Level 2 — Driving the Browser
Selenium WebDriver allows you to drive the browser from a lower level. Different browsers require different additions to make them go. You can write in pretty much any language you want. You could just as well use Watir, or some other tool to control the browser. When I got here, I went with Watir.
I had solved many of the problems encountered in level 1. I had reusable code, I created a nice page-object model before I even knew such a thing existed. I built a nice suite a GUI tests that covered the application well.
Now that I had a great suite of tests, I needed to run them and get the results. Most testers at this point have their tests in their own domain. Dev completes a feature, QA runs the tests that they have.
Here is how that goes:
QA: Hey dev, are you done with that feature? Dev: Yeah. QA: Did you follow the spec? Dev: Sort of. QA: How am I supposed to know if it works? Dev: …. QA: Does it work? Dev: Of course. QA: How do you know? Dev: …
…but that is another story.
So the QA guy tests the new feature. He and the dev get all the bugs worked out. The QA begins his regression. He runs his automated tests, nurses them through, looks at the output, and arrives at a point of feeling generally confident about the release. He announces that the release is ready.
Problems at this level
On the surface, this scenario sounds great. A GUI test gives a great bang for your buck since it tests all layers of the application at once. The QA guy ran the tests and the code got shipped.
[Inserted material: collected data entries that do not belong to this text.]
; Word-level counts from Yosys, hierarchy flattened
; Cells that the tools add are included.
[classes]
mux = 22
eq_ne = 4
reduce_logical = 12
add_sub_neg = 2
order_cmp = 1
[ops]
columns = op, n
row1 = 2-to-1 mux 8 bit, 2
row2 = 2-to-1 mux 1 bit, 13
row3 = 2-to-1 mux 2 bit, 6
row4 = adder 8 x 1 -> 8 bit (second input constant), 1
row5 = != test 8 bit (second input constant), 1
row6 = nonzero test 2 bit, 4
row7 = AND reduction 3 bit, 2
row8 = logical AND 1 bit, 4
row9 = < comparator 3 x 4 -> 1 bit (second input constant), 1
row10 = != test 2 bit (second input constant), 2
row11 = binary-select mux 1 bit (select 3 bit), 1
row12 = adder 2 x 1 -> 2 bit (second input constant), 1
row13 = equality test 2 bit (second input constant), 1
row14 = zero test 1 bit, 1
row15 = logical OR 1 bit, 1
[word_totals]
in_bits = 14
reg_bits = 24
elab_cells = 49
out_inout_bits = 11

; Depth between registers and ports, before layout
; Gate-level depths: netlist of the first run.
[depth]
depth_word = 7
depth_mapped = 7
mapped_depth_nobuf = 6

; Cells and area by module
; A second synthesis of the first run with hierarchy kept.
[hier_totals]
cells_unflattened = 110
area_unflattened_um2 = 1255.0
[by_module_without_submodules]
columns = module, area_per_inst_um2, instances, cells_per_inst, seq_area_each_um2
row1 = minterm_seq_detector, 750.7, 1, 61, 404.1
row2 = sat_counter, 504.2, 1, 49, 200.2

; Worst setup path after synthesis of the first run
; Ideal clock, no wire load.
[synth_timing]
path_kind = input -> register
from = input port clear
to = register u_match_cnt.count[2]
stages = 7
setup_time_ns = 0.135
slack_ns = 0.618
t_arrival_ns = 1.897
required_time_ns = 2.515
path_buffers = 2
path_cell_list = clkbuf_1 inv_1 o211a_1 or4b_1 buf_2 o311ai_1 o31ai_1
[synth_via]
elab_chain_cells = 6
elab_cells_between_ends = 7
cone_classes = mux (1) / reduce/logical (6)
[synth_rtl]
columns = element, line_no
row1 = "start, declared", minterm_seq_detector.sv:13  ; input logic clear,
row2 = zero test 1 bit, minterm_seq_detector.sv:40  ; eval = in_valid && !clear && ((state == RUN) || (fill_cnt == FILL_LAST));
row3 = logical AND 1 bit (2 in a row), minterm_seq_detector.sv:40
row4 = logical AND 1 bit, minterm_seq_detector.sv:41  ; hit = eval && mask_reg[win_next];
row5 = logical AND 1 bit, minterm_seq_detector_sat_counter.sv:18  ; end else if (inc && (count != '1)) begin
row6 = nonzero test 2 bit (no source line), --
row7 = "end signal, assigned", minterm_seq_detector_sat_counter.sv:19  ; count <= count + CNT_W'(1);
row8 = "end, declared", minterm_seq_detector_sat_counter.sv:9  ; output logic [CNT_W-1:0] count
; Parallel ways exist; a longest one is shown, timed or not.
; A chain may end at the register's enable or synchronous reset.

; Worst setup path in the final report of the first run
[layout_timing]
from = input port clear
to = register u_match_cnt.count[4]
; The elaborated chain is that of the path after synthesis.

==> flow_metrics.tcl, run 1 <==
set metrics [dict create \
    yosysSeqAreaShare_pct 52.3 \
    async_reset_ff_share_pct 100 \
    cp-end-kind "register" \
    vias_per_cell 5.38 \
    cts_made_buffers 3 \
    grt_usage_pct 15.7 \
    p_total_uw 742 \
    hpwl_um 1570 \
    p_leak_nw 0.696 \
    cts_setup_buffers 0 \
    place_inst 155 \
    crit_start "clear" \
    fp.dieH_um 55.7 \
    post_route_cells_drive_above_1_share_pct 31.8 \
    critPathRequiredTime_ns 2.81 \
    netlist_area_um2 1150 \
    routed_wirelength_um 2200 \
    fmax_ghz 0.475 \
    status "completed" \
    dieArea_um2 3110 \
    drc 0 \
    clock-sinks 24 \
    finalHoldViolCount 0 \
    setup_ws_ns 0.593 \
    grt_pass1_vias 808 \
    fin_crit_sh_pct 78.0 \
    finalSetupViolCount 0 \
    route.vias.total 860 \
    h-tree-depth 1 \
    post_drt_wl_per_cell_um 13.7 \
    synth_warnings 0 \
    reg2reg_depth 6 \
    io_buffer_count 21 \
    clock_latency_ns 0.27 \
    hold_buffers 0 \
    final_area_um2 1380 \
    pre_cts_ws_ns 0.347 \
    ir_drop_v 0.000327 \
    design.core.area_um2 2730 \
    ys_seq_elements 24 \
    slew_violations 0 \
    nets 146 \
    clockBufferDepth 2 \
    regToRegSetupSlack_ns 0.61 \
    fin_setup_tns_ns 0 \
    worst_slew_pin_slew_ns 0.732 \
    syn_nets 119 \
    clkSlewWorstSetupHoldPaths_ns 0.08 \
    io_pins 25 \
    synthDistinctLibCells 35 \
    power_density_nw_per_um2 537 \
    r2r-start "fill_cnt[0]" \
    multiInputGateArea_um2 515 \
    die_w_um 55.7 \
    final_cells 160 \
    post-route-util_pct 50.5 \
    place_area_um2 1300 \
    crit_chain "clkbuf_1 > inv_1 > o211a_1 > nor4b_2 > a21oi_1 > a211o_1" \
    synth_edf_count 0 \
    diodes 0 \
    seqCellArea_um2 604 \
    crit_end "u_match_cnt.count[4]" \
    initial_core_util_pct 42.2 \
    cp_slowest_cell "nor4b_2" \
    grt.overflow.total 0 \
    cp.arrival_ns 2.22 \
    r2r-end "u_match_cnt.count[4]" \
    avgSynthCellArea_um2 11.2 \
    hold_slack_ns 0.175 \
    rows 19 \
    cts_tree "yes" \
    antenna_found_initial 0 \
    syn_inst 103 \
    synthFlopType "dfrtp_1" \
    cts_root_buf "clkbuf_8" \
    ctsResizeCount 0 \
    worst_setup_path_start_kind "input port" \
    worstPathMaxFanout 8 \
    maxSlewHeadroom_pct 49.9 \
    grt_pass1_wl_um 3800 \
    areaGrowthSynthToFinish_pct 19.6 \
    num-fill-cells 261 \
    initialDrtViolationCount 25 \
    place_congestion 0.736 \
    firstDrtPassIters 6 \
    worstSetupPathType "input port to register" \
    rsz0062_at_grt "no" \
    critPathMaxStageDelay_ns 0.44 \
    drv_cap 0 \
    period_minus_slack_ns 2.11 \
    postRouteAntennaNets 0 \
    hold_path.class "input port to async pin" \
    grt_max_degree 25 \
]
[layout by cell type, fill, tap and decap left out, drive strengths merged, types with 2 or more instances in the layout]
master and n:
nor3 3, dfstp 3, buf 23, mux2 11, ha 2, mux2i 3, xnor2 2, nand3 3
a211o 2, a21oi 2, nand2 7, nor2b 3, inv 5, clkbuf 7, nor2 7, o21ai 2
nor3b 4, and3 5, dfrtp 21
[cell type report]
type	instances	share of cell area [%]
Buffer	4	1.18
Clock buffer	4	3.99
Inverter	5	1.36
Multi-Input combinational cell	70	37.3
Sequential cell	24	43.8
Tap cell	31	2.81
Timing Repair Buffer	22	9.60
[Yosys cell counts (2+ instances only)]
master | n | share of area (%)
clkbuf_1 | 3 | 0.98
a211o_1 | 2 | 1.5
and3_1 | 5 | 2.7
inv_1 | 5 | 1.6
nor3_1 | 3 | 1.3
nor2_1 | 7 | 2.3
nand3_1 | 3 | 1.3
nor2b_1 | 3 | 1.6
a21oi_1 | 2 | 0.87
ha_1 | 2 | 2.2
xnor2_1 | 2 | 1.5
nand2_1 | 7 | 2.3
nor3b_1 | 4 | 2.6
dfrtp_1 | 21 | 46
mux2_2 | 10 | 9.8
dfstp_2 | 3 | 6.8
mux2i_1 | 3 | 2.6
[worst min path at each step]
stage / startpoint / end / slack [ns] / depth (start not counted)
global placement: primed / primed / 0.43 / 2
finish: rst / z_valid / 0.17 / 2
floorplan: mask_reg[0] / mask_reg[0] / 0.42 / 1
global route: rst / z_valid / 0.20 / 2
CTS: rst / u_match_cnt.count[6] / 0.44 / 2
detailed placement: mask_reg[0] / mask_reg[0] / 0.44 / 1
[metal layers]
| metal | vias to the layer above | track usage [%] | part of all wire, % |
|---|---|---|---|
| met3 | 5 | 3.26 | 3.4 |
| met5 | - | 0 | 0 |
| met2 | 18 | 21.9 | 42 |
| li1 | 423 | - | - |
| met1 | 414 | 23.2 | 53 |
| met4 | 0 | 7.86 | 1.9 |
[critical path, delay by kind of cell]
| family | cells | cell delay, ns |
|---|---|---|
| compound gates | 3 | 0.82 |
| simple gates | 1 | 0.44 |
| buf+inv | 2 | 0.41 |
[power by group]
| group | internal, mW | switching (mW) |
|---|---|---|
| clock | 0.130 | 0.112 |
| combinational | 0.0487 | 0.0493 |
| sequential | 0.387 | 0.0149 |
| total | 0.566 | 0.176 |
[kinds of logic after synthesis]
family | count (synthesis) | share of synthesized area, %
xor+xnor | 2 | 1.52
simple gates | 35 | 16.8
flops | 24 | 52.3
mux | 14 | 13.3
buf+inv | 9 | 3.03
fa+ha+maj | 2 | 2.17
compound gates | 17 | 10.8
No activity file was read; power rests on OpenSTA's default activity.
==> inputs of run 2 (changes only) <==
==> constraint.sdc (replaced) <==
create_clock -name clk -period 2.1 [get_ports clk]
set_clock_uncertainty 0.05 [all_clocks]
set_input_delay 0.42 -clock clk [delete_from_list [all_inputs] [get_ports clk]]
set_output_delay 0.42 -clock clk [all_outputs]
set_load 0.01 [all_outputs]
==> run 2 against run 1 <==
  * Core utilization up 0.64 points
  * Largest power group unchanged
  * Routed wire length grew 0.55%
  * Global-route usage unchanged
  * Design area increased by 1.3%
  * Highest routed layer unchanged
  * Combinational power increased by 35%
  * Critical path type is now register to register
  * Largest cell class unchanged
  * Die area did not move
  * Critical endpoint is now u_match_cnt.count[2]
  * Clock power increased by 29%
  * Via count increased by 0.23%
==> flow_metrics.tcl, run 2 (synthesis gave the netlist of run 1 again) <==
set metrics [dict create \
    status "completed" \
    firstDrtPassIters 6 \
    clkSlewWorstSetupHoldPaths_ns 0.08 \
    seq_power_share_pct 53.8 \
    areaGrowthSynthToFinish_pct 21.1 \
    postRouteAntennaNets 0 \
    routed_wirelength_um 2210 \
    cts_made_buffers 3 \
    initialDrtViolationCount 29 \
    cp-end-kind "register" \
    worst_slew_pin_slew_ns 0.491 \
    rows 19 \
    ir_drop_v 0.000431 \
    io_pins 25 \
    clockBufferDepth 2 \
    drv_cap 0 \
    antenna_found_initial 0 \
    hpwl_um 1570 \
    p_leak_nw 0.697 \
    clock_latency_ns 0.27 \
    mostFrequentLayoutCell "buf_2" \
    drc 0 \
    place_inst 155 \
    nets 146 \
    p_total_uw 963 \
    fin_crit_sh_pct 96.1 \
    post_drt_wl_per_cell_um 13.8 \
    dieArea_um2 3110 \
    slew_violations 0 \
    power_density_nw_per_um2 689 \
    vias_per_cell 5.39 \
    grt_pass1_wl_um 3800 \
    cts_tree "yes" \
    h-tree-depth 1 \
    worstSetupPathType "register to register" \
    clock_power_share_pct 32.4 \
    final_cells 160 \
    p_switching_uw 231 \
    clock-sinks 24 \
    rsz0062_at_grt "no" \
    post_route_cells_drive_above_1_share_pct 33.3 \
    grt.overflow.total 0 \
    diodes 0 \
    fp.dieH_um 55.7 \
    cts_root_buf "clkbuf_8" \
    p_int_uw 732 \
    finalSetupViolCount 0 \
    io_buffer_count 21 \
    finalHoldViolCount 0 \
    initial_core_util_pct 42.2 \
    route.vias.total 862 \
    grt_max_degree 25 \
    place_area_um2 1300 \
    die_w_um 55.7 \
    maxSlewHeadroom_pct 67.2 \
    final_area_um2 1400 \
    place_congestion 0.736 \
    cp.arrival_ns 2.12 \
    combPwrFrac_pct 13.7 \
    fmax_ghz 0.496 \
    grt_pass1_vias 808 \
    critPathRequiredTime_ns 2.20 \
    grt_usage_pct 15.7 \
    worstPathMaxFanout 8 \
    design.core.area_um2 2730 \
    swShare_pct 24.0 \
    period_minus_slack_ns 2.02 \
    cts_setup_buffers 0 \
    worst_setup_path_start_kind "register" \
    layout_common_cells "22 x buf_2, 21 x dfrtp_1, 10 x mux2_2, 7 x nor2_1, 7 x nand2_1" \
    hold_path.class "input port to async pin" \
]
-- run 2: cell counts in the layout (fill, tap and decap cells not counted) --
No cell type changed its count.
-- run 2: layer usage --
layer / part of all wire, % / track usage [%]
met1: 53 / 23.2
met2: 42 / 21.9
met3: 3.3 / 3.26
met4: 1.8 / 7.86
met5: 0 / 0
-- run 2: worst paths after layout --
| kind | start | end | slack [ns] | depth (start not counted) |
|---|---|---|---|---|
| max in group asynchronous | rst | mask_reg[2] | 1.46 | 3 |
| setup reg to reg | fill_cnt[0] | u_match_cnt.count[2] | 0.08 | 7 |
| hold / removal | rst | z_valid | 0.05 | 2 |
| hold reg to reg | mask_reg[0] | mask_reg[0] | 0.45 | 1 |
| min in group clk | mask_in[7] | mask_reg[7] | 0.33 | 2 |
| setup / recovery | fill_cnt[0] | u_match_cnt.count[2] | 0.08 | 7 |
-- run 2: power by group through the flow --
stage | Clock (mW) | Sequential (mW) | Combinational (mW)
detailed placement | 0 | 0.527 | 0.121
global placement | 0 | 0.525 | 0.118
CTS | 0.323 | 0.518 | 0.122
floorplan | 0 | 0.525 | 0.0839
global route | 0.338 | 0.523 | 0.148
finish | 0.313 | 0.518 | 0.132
Some problems will inevitably arise, if they have not already at this point. As your suite of tests grow, you will find they require more and more maintenance. Running the tests will require more and more time to just make it through the tests.
Now would be a good time to side track on the fundamental flaws of the GUI test. They include: flakiness, slowness, brittleness. There are more.
As you run larger and larger suites of tests, the false negatives from randomly failing tests will create a picture of quality that grows increasingly cloudy. You will begin to feel the weight of the test suite bearing down on you. You may say, “we don’t have this problem. We keep our tests well maintained”. Ask yourself how much time you are really spending maintaining those tests and if it is worth it. Ask yourself, “Is there a better way?”
Another problem is the running of the tests, the knowledge of how they run, the quirks, and what constitutes a good result is wholly contained within the QA guy. He may know a test fails but it is not a problem.
A potential problem is that the results are produced once when the tests are run and not archived or stored in any way. There is no way to go back to see what happened with any particular release. To be fair, the inability to produce any data for anyone, including management, (who may be questioning the value of the time you spend maintaining your suite of tests) is a problem that can occur at many levels of maturity.
Level 3 — The framework
As the problems of level 2 progress and make themselves apparent, the natural tendency is to try to fix them. The temptation is there to build a framework around the tests to help manage the problems.
The framework will ultimately contain a lot of things. One big component is the ability to run the tests and report the results. This is an attempt to solve the problem of having the QA run the tests in isolation, and the reporting of the results.
The framework will also attempt to abstract information away from any specific application. This is inherently difficult to do, especially if you only have one consumer which is yourself. But, as an engineer, it is the responsible thing to do.
It is arguable that you did solve some problems. Potentially anyone can run the tests. The QA guy can be on vacation and someone else can still run them. Alas, this is probably a false hope. Your GUI tests will fail randomly and only the QA guy knows which tests are “OK” if they fail. You can produce a nice chart that you can give to management. However,this approach will fail to solve any of the fundamental problems inherent with GUI tests (to be fair, you probably never claimed to solve the problems of a GUI test). One of the biggest problems you have just given yourself is that you now have a framework to maintain on top of your tests. The question of whether or not you are actually saving money by testing gets harder and harder to answer in the affirmative.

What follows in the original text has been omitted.